Elon Musk è un genio, un mostro o…? Giorgia Meloni ha sollevato con poche parole un tema nevralgico su cui si srotola il dibattito: dove va la politica rispetto allo strapotere di una cerchia assai ristretta di persone, la cosiddetta élite digitale? Ha ragione la premier quando sbertuccia la sinistra e la sua contraddizione rispetto ai miracoli della Silicon Valley, una specie di Mecca cui guardava adorante, fintanto che i protagonisti di quella stagione parlavano il linguaggio “progressista” e “riformista” andava tutto bene, da Steve Jobs a Bill Gates passando per tutti quegli altri campioni del capitalismo della sorveglianza (Soshana Zuboff) le cui imprese predatorie non hanno mai incontrato resistenze particolari.
Ora che il più visionario della nuova generazione, Elon Musk (ex Democratico), ha infilzato la spada nel campo conservatore – costringendo gli altri suoi ex competitor a rivedere il loro posizionamento politico – ecco che egli diventa un mostro pericoloso, un manipolatore e cose del genere. Lo è? Sì, come lo sono tutti i suoi “compari” le cui piattaforme – per fare un esempio attuale – hanno censurato e bloccato informazioni e informatori con la peggiore delle accuse: fake news e affabulatori populisti: come non ricordare l’ammissione di Zuckerberg al Congresso sull’informazione in materia di Covid e vaccini? Musk è stato il primo ad avere il coraggio di lasciare libero il campo a chi aveva dei dubbi e li esprimeva con domande e con studi altrimenti censurati. Musk si atteggia da padre e padrone di X? Certo, non meno di tutti gli altri. I quali hanno usato ogni ganglio nella Pubblica amministrazione americana, specie sotto Obama, per by-passare regole, privacy e spazi altrui. I controllati erano i controllori col permesso dei Progressisti!
Ho già detto più volte che non ho mai amato la mistica della Silicon Valley e le sue pseudo-rivoluzioni che mi sanno tanto di feudalesimo moderno, pertanto non mi accodo oggi all’esaltazione del mito Musk proprio perché non ho mai praticato la grande Chiesa della Modernità digitale. Ne è prova la mia produzione letteraria, dal primo GangBank al più recente Maledetta Europa.
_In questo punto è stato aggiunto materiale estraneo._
This is an optimization exercise on Yosys and OpenROAD, whose aim is small area, a short achievable clock period and few clock cycles, not a production implementation.
Function was checked by simulation only, so behaviour that the tests miss may differ from the original.
Power and IR drop assume default switching activity.

`flow/design.v`:
```
module bilinear_scaler (
    input  wire        clk,
    input  wire        rst,
    input  wire        start,
    input  wire        ch4,
    input  wire [15:0] src_addr,
    input  wire [15:0] dst_addr,
    input  wire [11:0] old_w,
    input  wire [11:0] old_h,
    input  wire [11:0] new_w,
    input  wire [11:0] new_h,
    output reg         busy,
    output reg         done,
    output reg         error,
    output reg         mem_valid,
    output reg         mem_we,
    output reg  [15:0] mem_addr,
    output reg  [7:0]  mem_wdata,
    input  wire        mem_ready,
    input  wire [7:0]  mem_rdata
);
    reg        c4;
    reg [11:0] ow, oh;           
    reg [11:0] owm1, ohm1, nw, nh;
    reg [13:0] dnw, dnh;         
    reg [15:0] stride;           
    reg [23:0] den;              
    reg [25:0] den3;             
    reg        fetching;         
    reg [12:0] rx, ry;           
    reg [15:0] pa;               
    reg [15:0] row;              
    reg [15:0] sch;              
    reg [11:0] xc, yc;           
    reg [1:0]  k;                
    reg        par;              
    reg [7:0]  ct0, cb0, ct1, cb1;    
    reg        vt0, vb0, vt1, vb1;
    reg [2:0]  o_tap;            
    reg        mac_hold;         
    reg [3:0]  inflight;         
    reg [15:0] dptr;             
    reg [15:0] dch;              
    reg [5:0]  sv;               
    reg        m_par;
    reg [7:0]  m_p0, m_p1;       
    reg [11:0] m_wx0, m_wx1, m_wy0, m_wy1;
    reg        m_triv, m_lch;
    reg [19:0] ha_s, ha_c;
    reg [19:0] hreg;
    reg [11:0] s_wy0, s_wy1;
    reg        s_triv, s_lch;
    reg [31:0] ps, pc;
    reg [31:0] num;
    reg        a_triv, a_lch;
    reg        den_run;          
    reg [2:0]  den_sv;
    reg        usel;
    reg [23:0] d0_r, d1_r;
    reg [7:0]  d0_l, d1_l;
    reg        d0_triv, d1_triv, d0_lch, d1_lch;
    reg [3:0]  d0_sv, d1_sv;     
    reg [1:0]  qn;
    reg [7:0]  q0, q1;
    reg        q0_lch, q1_lch;
    wire adv   = !mem_valid || mem_ready;
    wire rd_ok = mem_valid && !mem_we;
    wire        xnorm = (rx >= {1'b0, nw});
    wire        ynorm = (ry >= {1'b0, nh});
    wire        xi = (rx != 13'd0);
    wire        yi = (ry != 13'd0);
    wire        triv = !xi && !yi;
    wire [11:0] nrx = nw - rx[11:0];
    wire [11:0] nry = nh - ry[11:0];
    wire [1:0]  cn1 = c4 ? 2'd3 : 2'd2;
    wire [15:0] cval = c4 ? 16'd4 : 16'd3;
    wire va = par ? vt1 : vt0;
    wire vb = par ? vt0 : vt1;
    wire vc = par ? vb1 : vb0;
    wire vd = par ? vb0 : vb1;
    wire arr_a = rd_ok && o_tap[1:0] == 2'd0;
    wire arr_b = rd_ok && o_tap[1:0] == 2'd1;
    wire arr_c = rd_ok && o_tap[1:0] == 2'd2;
    wire arr_d = rd_ok && o_tap[1:0] == 2'd3;
    wire miss_a = !(va || arr_a);
    wire miss_b = xi && !(vb || arr_b);
    wire miss_c = yi && !(vc || arr_c);
    wire miss_d = xi && yi && !(vd || arr_d);
    wire pos_ok = fetching && !xnorm && !ynorm;
    wire any_miss = miss_a || miss_b || miss_c || miss_d;
    wire rd_place = pos_ok && any_miss;
    wire last_px = (xc == 12'd0) && (yc == 12'd0);
    wire pipe_empty = (sv[4:0] == 5'd0) && (d0_sv == 4'd0) && (d1_sv == 4'd0);
    wire byp_ok   = triv && pipe_empty;
    wire issue    = pos_ok && !any_miss && (byp_ok || !mac_hold);
    reg  [1:0]  rtap;
    reg  [15:0] toff;
    always @(*) begin
        if (miss_a)      begin rtap = 2'd0; toff = 16'd0;          end
        else if (miss_b) begin rtap = 2'd1; toff = cval;           end
        else if (miss_c) begin rtap = 2'd2; toff = stride;         end
        else             begin rtap = 2'd3; toff = stride + cval;  end
    end
    wire [15:0] rd_addr = pa + toff;
    wire [12:0] rxa = rx + {1'b0, owm1};
    wire [13:0] rxb = {1'b0, rx} + dnw;
    wire        rxw = !rxb[13];
    wire [12:0] rya = ry + {1'b0, ohm1};
    wire [13:0] ryb = {1'b0, ry} + dnh;
    wire        ryw = !ryb[13];
    wire [7:0] ia = arr_a ? mem_rdata : (par ? ct1 : ct0);
    wire [7:0] ib = arr_b ? mem_rdata : (par ? ct0 : ct1);
    wire [7:0] tc = m_par ? cb1 : cb0;
    wire [7:0] td = m_par ? cb0 : cb1;
    wire [19:0] ha_s_c, ha_c_c;
    csa_mac2 u_h (.p0(m_p0), .p1(m_p1), .w0(m_wx0), .w1(m_wx1),
                  .s(ha_s_c), .c(ha_c_c));
    wire [31:0] ps_c, pc_c;
    csa_mul u_mul (.a(hreg), .b(s_wy0), .s(ps_c), .c(pc_c));
    wire [31:0] sum_c = (sv[4] ? num : 32'd0) + ps + pc;
    wire [25:0] t0  = {d0_r, d0_l[7:6]};
    wire [26:0] t0a = {1'b0, t0} - {3'b0, den};
    wire [26:0] t0b = {1'b0, t0} - {2'b0, den, 1'b0};
    wire [26:0] t0c = {1'b0, t0} - {1'b0, den3};
    wire [23:0] n0_r = !t0c[26] ? t0c[23:0] : !t0b[26] ? t0b[23:0] :
                       !t0a[26] ? t0a[23:0] : t0[23:0];
    wire [7:0]  n0_l = {d0_l[5:0], !t0b[26], !t0c[26] | (!t0a[26] & t0b[26])};
    wire [25:0] t1  = {d1_r, d1_l[7:6]};
    wire [26:0] t1a = {1'b0, t1} - {3'b0, den};
    wire [26:0] t1b = {1'b0, t1} - {2'b0, den, 1'b0};
    wire [26:0] t1c = {1'b0, t1} - {1'b0, den3};
    wire [23:0] n1_r = !t1c[26] ? t1c[23:0] : !t1b[26] ? t1b[23:0] :
                       !t1a[26] ? t1a[23:0] : t1[23:0];
    wire [7:0]  n1_l = {d1_l[5:0], !t1b[26], !t1c[26] | (!t1a[26] & t1b[26])};
    wire       res0 = d0_sv[3];
    wire       res1 = d1_sv[3];
    wire       res_now = res0 || res1;
    wire [7:0] res_q = res0 ? (d0_triv ? d0_l : n0_l) : (d1_triv ? d1_l : n1_l);
    wire       res_lch = res0 ? d0_lch : d1_lch;
    wire push_now = res_now || (issue && byp_ok);
    wire wr_now = (qn != 2'd0) && (!rd_place || qn == 2'd2 || (qn == 2'd1 && (res_now || byp_ok)));
    wire [7:0] push_q   = res_now ? res_q : ia;
    wire       push_lch = res_now ? res_lch : last_px;
    always @(posedge clk) begin
        if (rst) begin
            busy      <= 1'b0;
            done      <= 1'b0;
            error     <= 1'b0;
            mem_valid <= 1'b0;
            fetching  <= 1'b0;
            inflight  <= 4'd0;
            sv        <= 6'd0;
            den_sv    <= 3'd0;
            d0_sv     <= 4'd0;
            d1_sv     <= 4'd0;
            qn        <= 2'd0;
            mac_hold  <= 1'b0;
        end else if (!busy) begin
            done      <= 1'b0;
            mem_valid <= 1'b0;
            sv        <= 6'd0;
            d0_sv     <= 4'd0;
            d1_sv     <= 4'd0;
            qn        <= 2'd0;
            mac_hold  <= 1'b0;
            inflight  <= 4'd0;
            den_sv    <= {2'b00, start};
            if (start) begin
                error <= 1'b0;
                if (old_w == 12'd0 || old_h == 12'd0 ||
                    new_w == 12'd0 || new_h == 12'd0) begin
                    error <= 1'b1;
                    done  <= 1'b1;
                end else begin
                    busy     <= 1'b1;
                    fetching <= 1'b1;
                end
            end
        end else if (adv) begin
            sv       <= {sv[4:0], issue && !byp_ok};
            den_sv   <= {den_sv[1:0], 1'b0};
            d0_sv    <= {d0_sv[2:0], sv[4] && !usel};
            d1_sv    <= {d1_sv[2:0], sv[4] && usel};
            mac_hold <= issue && !byp_ok;
            qn       <= qn + {1'b0, push_now} - {1'b0, wr_now};
            if (issue && !wr_now)
                inflight <= inflight + 4'd1;
            else if (!issue && wr_now)
                inflight <= inflight - 4'd1;
            if (wr_now || rd_place)
                mem_valid <= 1'b1;
            else
                mem_valid <= 1'b0;
            if (issue && last_px && (k == cn1))
                fetching <= 1'b0;
            if (!fetching && inflight == 4'd0) begin
                busy      <= 1'b0;
                done      <= 1'b1;
                mem_valid <= 1'b0;
            end
        end
    end
    always @(posedge clk) begin
        owm1   <= ow - 12'd1;
        ohm1   <= oh - 12'd1;
        dnw    <= {2'b0, ow} - 14'd1 - {2'b0, nw};
        dnh    <= {2'b0, oh} - 14'd1 - {2'b0, nh};
        stride <= c4 ? {2'b0, ow, 2'b0} : {4'b0, ow} + {3'b0, ow, 1'b0};
    end
    always @(posedge clk) begin
        if (!busy) begin
            c4     <= ch4;
            ow     <= old_w;
            oh     <= old_h;
            nw     <= new_w;
            nh     <= new_h;
            hreg   <= {8'd0, new_w};
            s_wy0  <= new_h;
            usel   <= 1'b0;
            pa     <= src_addr;
            row    <= src_addr;
            sch    <= src_addr;
            dptr   <= dst_addr;
            dch    <= dst_addr;
            rx     <= 13'd0;
            ry     <= 13'd0;
            xc     <= new_w - 12'd1;
            yc     <= new_h - 12'd1;
            k      <= 2'd0;
            par    <= 1'b0;
            ct0 <= 8'd0; cb0 <= 8'd0; ct1 <= 8'd0; cb1 <= 8'd0;
            vt0 <= 1'b0; vb0 <= 1'b0; vt1 <= 1'b0; vb1 <= 1'b0;
            mem_we <= 1'b0;
        end else if (adv) begin
            if (sv[0]) begin
                m_p0 <= tc;
                m_p1 <= td;
            end
            ha_s <= ha_s_c;
            ha_c <= ha_c_c;
            hreg <= ha_s + ha_c;
            if (sv[1]) begin
                s_wy0  <= m_wy0;
                s_wy1  <= m_wy1;
                s_triv <= m_triv;
                s_lch  <= m_lch;
            end
            if (sv[2])
                s_wy0 <= s_wy1;
            ps <= ps_c;
            pc <= pc_c;
            if (sv[3] || den_sv[1])
                num <= sum_c;
            if (den_sv[2])
                den <= num[23:0];
            den3 <= {2'b0, den} + {1'b0, den, 1'b0};
            if (sv[3]) begin
                a_triv <= s_triv;
                a_lch  <= s_lch;
            end
            if (sv[4])
                usel <= !usel;
            if (sv[4] && !usel) begin
                d0_r    <= sum_c[31:8];
                d0_l    <= sum_c[7:0];
                d0_triv <= a_triv;
                d0_lch  <= a_lch;
            end else if (!d0_triv) begin
                d0_r <= n0_r;
                d0_l <= n0_l;
            end
            if (sv[4] && usel) begin
                d1_r    <= sum_c[31:8];
                d1_l    <= sum_c[7:0];
                d1_triv <= a_triv;
                d1_lch  <= a_lch;
            end else if (!d1_triv) begin
                d1_r <= n1_r;
                d1_l <= n1_l;
            end
            case ({push_now, wr_now})
                2'b10: begin
                    if (qn == 2'd0) begin q0 <= push_q; q0_lch <= push_lch; end
                    else            begin q1 <= push_q; q1_lch <= push_lch; end
                end
                2'b01: begin
                    q0 <= q1; q0_lch <= q1_lch;
                end
                2'b11: begin
                    if (qn == 2'd1) begin q0 <= push_q; q0_lch <= push_lch; end
                    else begin q0 <= q1; q0_lch <= q1_lch; q1 <= push_q; q1_lch <= push_lch; end
                end
                default: ;
            endcase
            if (rd_ok) begin
                case ({o_tap[1], o_tap[0] ^ o_tap[2]})
                    2'b00: ct0 <= mem_rdata;
                    2'b01: ct1 <= mem_rdata;
                    2'b10: cb0 <= mem_rdata;
                    default: cb1 <= mem_rdata;
                endcase
                case ({o_tap[1], o_tap[0] ^ o_tap[2]})
                    2'b00: vt0 <= 1'b1;
                    2'b01: vt1 <= 1'b1;
                    2'b10: vb0 <= 1'b1;
                    default: vb1 <= 1'b1;
                endcase
            end
            if (wr_now) begin
                mem_we    <= 1'b1;
                mem_addr  <= dptr;
                mem_wdata <= q0;
                if (q0_lch) begin
                    dptr <= dch + 16'd1;
                    dch  <= dch + 16'd1;
                end else begin
                    dptr <= dptr + cval;
                end
            end else if (rd_place) begin
                mem_we    <= 1'b0;
                mem_addr  <= rd_addr;
                o_tap     <= {par, rtap};
            end
            if (issue) begin
                m_par  <= par;
                m_p0   <= ia;
                m_p1   <= ib;
                m_wx0  <= triv ? 12'd1 : nrx;
                m_wx1  <= rx[11:0];
                m_wy0  <= triv ? 12'd1 : nry;
                m_wy1  <= ry[11:0];
                m_triv <= triv;
                m_lch  <= last_px;
                if (xc != 12'd0) begin
                    xc <= xc - 12'd1;
                    if (rxw) begin
                        rx  <= rxb[12:0];
                        pa  <= pa + cval;
                        par <= !par;
                        if (par) begin vt1 <= 1'b0; vb1 <= 1'b0; end
                        else     begin vt0 <= 1'b0; vb0 <= 1'b0; end
                    end else begin
                        rx <= rxa;
                    end
                end else begin
                    vt0 <= 1'b0; vb0 <= 1'b0; vt1 <= 1'b0; vb1 <= 1'b0;
                    rx <= 13'd0;
                    xc <= nw - 12'd1;
                    if (yc != 12'd0) begin
                        yc <= yc - 12'd1;
                        if (ryw) begin
                            ry  <= ryb[12:0];
                            row <= row + stride;
                            pa  <= row + stride;
                        end else begin
                            ry  <= rya;
                            pa  <= row;
                        end
                    end else if (k != cn1) begin
                        k   <= k + 2'd1;
                        yc  <= nh - 12'd1;
                        ry  <= 13'd0;
                        sch <= sch + 16'd1;
                        row <= sch + 16'd1;
                        pa  <= sch + 16'd1;
                    end
                end
            end else if (fetching && xnorm) begin
                rx  <= rx - {1'b0, nw};
                pa  <= pa + cval;
                par <= !par;
                if (par) begin vt1 <= 1'b0; vb1 <= 1'b0; end
                else     begin vt0 <= 1'b0; vb0 <= 1'b0; end
            end else if (fetching && ynorm) begin
                ry  <= ry - {1'b0, nh};
                row <= row + stride;
                pa  <= row + stride;
            end
        end
    end
endmodule
module csa_mul (
    input  wire [19:0] a,
    input  wire [11:0] b,
    output wire [31:0] s,
    output wire [31:0] c
);
    wire [31:0] r0 = b[0] ? ({12'd0, a} << 0) : 32'd0;
    wire [31:0] r1 = b[1] ? ({12'd0, a} << 1) : 32'd0;
    wire [31:0] r2 = b[2] ? ({12'd0, a} << 2) : 32'd0;
    wire [31:0] r3 = b[3] ? ({12'd0, a} << 3) : 32'd0;
    wire [31:0] r4 = b[4] ? ({12'd0, a} << 4) : 32'd0;
    wire [31:0] r5 = b[5] ? ({12'd0, a} << 5) : 32'd0;
    wire [31:0] r6 = b[6] ? ({12'd0, a} << 6) : 32'd0;
    wire [31:0] r7 = b[7] ? ({12'd0, a} << 7) : 32'd0;
    wire [31:0] r8 = b[8] ? ({12'd0, a} << 8) : 32'd0;
    wire [31:0] r9 = b[9] ? ({12'd0, a} << 9) : 32'd0;
    wire [31:0] r10 = b[10] ? ({12'd0, a} << 10) : 32'd0;
    wire [31:0] r11 = b[11] ? ({12'd0, a} << 11) : 32'd0;
    wire [31:0] s0_0 = r0 ^ r1 ^ r2;
    wire [31:0] c0_0_m = (r0 & r1) | (r0 & r2) | (r1 & r2);
    wire [31:0] c0_0 = {c0_0_m[30:0], 1'b0};
    wire [31:0] s0_1 = r3 ^ r4 ^ r5;
    wire [31:0] c0_1_m = (r3 & r4) | (r3 & r5) | (r4 & r5);
    wire [31:0] c0_1 = {c0_1_m[30:0], 1'b0};
    wire [31:0] s0_2 = r6 ^ r7 ^ r8;
    wire [31:0] c0_2_m = (r6 & r7) | (r6 & r8) | (r7 & r8);
    wire [31:0] c0_2 = {c0_2_m[30:0], 1'b0};
    wire [31:0] s0_3 = r9 ^ r10 ^ r11;
    wire [31:0] c0_3_m = (r9 & r10) | (r9 & r11) | (r10 & r11);
    wire [31:0] c0_3 = {c0_3_m[30:0], 1'b0};
    wire [31:0] s1_0 = s0_0 ^ c0_0 ^ s0_1;
    wire [31:0] c1_0_m = (s0_0 & c0_0) | (s0_0 & s0_1) | (c0_0 & s0_1);
    wire [31:0] c1_0 = {c1_0_m[30:0], 1'b0};
    wire [31:0] s1_1 = c0_1 ^ s0_2 ^ c0_2;
    wire [31:0] c1_1_m = (c0_1 & s0_2) | (c0_1 & c0_2) | (s0_2 & c0_2);
    wire [31:0] c1_1 = {c1_1_m[30:0], 1'b0};
    wire [31:0] s2_0 = s1_0 ^ c1_0 ^ s1_1;
    wire [31:0] c2_0_m = (s1_0 & c1_0) | (s1_0 & s1_1) | (c1_0 & s1_1);
    wire [31:0] c2_0 = {c2_0_m[30:0], 1'b0};
    wire [31:0] s2_1 = c1_1 ^ s0_3 ^ c0_3;
    wire [31:0] c2_1_m = (c1_1 & s0_3) | (c1_1 & c0_3) | (s0_3 & c0_3);
    wire [31:0] c2_1 = {c2_1_m[30:0], 1'b0};
    wire [31:0] s3_0 = s2_0 ^ c2_0 ^ s2_1;
    wire [31:0] c3_0_m = (s2_0 & c2_0) | (s2_0 & s2_1) | (c2_0 & s2_1);
    wire [31:0] c3_0 = {c3_0_m[30:0], 1'b0};
    wire [31:0] s4_0 = s3_0 ^ c3_0 ^ c2_1;
    wire [31:0] c4_0_m = (s3_0 & c3_0) | (s3_0 & c2_1) | (c3_0 & c2_1);
    wire [31:0] c4_0 = {c4_0_m[30:0], 1'b0};
    assign s = s4_0;
    assign c = c4_0;
endmodule
module csa_mac2 (
    input  wire [7:0] p0,
    input  wire [7:0] p1,
    input  wire [11:0] w0,
    input  wire [11:0] w1,
    output wire [19:0] s,
    output wire [19:0] c
);
    wire [19:0] r0_0 = p0[0] ? ({8'd0, w0} << 0) : 20'd0;
    wire [19:0] r0_1 = p0[1] ? ({8'd0, w0} << 1) : 20'd0;
    wire [19:0] r0_2 = p0[2] ? ({8'd0, w0} << 2) : 20'd0;
    wire [19:0] r0_3 = p0[3] ? ({8'd0, w0} << 3) : 20'd0;
    wire [19:0] r0_4 = p0[4] ? ({8'd0, w0} << 4) : 20'd0;
    wire [19:0] r0_5 = p0[5] ? ({8'd0, w0} << 5) : 20'd0;
    wire [19:0] r0_6 = p0[6] ? ({8'd0, w0} << 6) : 20'd0;
    wire [19:0] r0_7 = p0[7] ? ({8'd0, w0} << 7) : 20'd0;
    wire [19:0] r1_0 = p1[0] ? ({8'd0, w1} << 0) : 20'd0;
    wire [19:0] r1_1 = p1[1] ? ({8'd0, w1} << 1) : 20'd0;
    wire [19:0] r1_2 = p1[2] ? ({8'd0, w1} << 2) : 20'd0;
    wire [19:0] r1_3 = p1[3] ? ({8'd0, w1} << 3) : 20'd0;
    wire [19:0] r1_4 = p1[4] ? ({8'd0, w1} << 4) : 20'd0;
    wire [19:0] r1_5 = p1[5] ? ({8'd0, w1} << 5) : 20'd0;
    wire [19:0] r1_6 = p1[6] ? ({8'd0, w1} << 6) : 20'd0;
    wire [19:0] r1_7 = p1[7] ? ({8'd0, w1} << 7) : 20'd0;
    wire [19:0] s0_0 = r0_0 ^ r0_1 ^ r0_2;
    wire [19:0] c0_0_m = (r0_0 & r0_1) | (r0_0 & r0_2) | (r0_1 & r0_2);
    wire [19:0] c0_0 = {c0_0_m[18:0], 1'b0};
    wire [19:0] s0_1 = r0_3 ^ r0_4 ^ r0_5;
    wire [19:0] c0_1_m = (r0_3 & r0_4) | (r0_3 & r0_5) | (r0_4 & r0_5);
    wire [19:0] c0_1 = {c0_1_m[18:0], 1'b0};
    wire [19:0] s0_2 = r0_6 ^ r0_7 ^ r1_0;
    wire [19:0] c0_2_m = (r0_6 & r0_7) | (r0_6 & r1_0) | (r0_7 & r1_0);
    wire [19:0] c0_2 = {c0_2_m[18:0], 1'b0};
    wire [19:0] s0_3 = r1_1 ^ r1_2 ^ r1_3;
    wire [19:0] c0_3_m = (r1_1 & r1_2) | (r1_1 & r1_3) | (r1_2 & r1_3);
    wire [19:0] c0_3 = {c0_3_m[18:0], 1'b0};
    wire [19:0] s0_4 = r1_4 ^ r1_5 ^ r1_6;
    wire [19:0] c0_4_m = (r1_4 & r1_5) | (r1_4 & r1_6) | (r1_5 & r1_6);
    wire [19:0] c0_4 = {c0_4_m[18:0], 1'b0};
    wire [19:0] s1_0 = s0_0 ^ c0_0 ^ s0_1;
    wire [19:0] c1_0_m = (s0_0 & c0_0) | (s0_0 & s0_1) | (c0_0 & s0_1);
    wire [19:0] c1_0 = {c1_0_m[18:0], 1'b0};
    wire [19:0] s1_1 = c0_1 ^ s0_2 ^ c0_2;
    wire [19:0] c1_1_m = (c0_1 & s0_2) | (c0_1 & c0_2) | (s0_2 & c0_2);
    wire [19:0] c1_1 = {c1_1_m[18:0], 1'b0};
    wire [19:0] s1_2 = s0_3 ^ c0_3 ^ s0_4;
    wire [19:0] c1_2_m = (s0_3 & c0_3) | (s0_3 & s0_4) | (c0_3 & s0_4);
    wire [19:0] c1_2 = {c1_2_m[18:0], 1'b0};
    wire [19:0] s2_0 = s1_0 ^ c1_0 ^ s1_1;
    wire [19:0] c2_0_m = (s1_0 & c1_0) | (s1_0 & s1_1) | (c1_0 & s1_1);
    wire [19:0] c2_0 = {c2_0_m[18:0], 1'b0};
    wire [19:0] s2_1 = c1_1 ^ s1_2 ^ c1_2;
    wire [19:0] c2_1_m = (c1_1 & s1_2) | (c1_1 & c1_2) | (s1_2 & c1_2);
    wire [19:0] c2_1 = {c2_1_m[18:0], 1'b0};
    wire [19:0] s3_0 = s2_0 ^ c2_0 ^ s2_1;
    wire [19:0] c3_0_m = (s2_0 & c2_0) | (s2_0 & s2_1) | (c2_0 & s2_1);
    wire [19:0] c3_0 = {c3_0_m[18:0], 1'b0};
    wire [19:0] s3_1 = c2_1 ^ c0_4 ^ r1_7;
    wire [19:0] c3_1_m = (c2_1 & c0_4) | (c2_1 & r1_7) | (c0_4 & r1_7);
    wire [19:0] c3_1 = {c3_1_m[18:0], 1'b0};
    wire [19:0] s4_0 = s3_0 ^ c3_0 ^ s3_1;
    wire [19:0] c4_0_m = (s3_0 & c3_0) | (s3_0 & s3_1) | (c3_0 & s3_1);
    wire [19:0] c4_0 = {c4_0_m[18:0], 1'b0};
    wire [19:0] s5_0 = s4_0 ^ c4_0 ^ c3_1;
    wire [19:0] c5_0_m = (s4_0 & c4_0) | (s4_0 & c3_1) | (c4_0 & c3_1);
    wire [19:0] c5_0 = {c5_0_m[18:0], 1'b0};
    assign s = s5_0;
    assign c = c5_0;
endmodule
```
Musk è un genio, non lo nego. E la sua visione ha sicuramente contributo alla vittoria di Donald Trump consegnando agli americani il mito di una nuova grande frontiera da conquistare: Marte sta a The Donald come la Luna sta a Kennedy. Musk è il genio visionario di questo tempo. Limitarlo a X o a Tesla significa ridurre la sua azione a un mini segmento. Musk è soprattutto la rete satellitare, è il principale (non esclusivo) dominus di quella “crosta” che avvolge la Terra rispetto allo Spazio. Lui e i player della nuova Silicon Valley stanno componendo il cartello di imprenditori monopolisti dell’hardware e del software attinente la Nasa, la difesa aerospaziale. Tutti lì stanno andando, diventando essi stessi più forti dello Stato al quale non resta che concedere autorizzazioni se vuole andare avanti, specie nella sfida con Usa-Cina. Per questo considero Musk e gli altri “pericolosi”. A meno che il visionario Elon non capirà la fondamentale grammatica della politica, dello Stato e del Bene collettivo.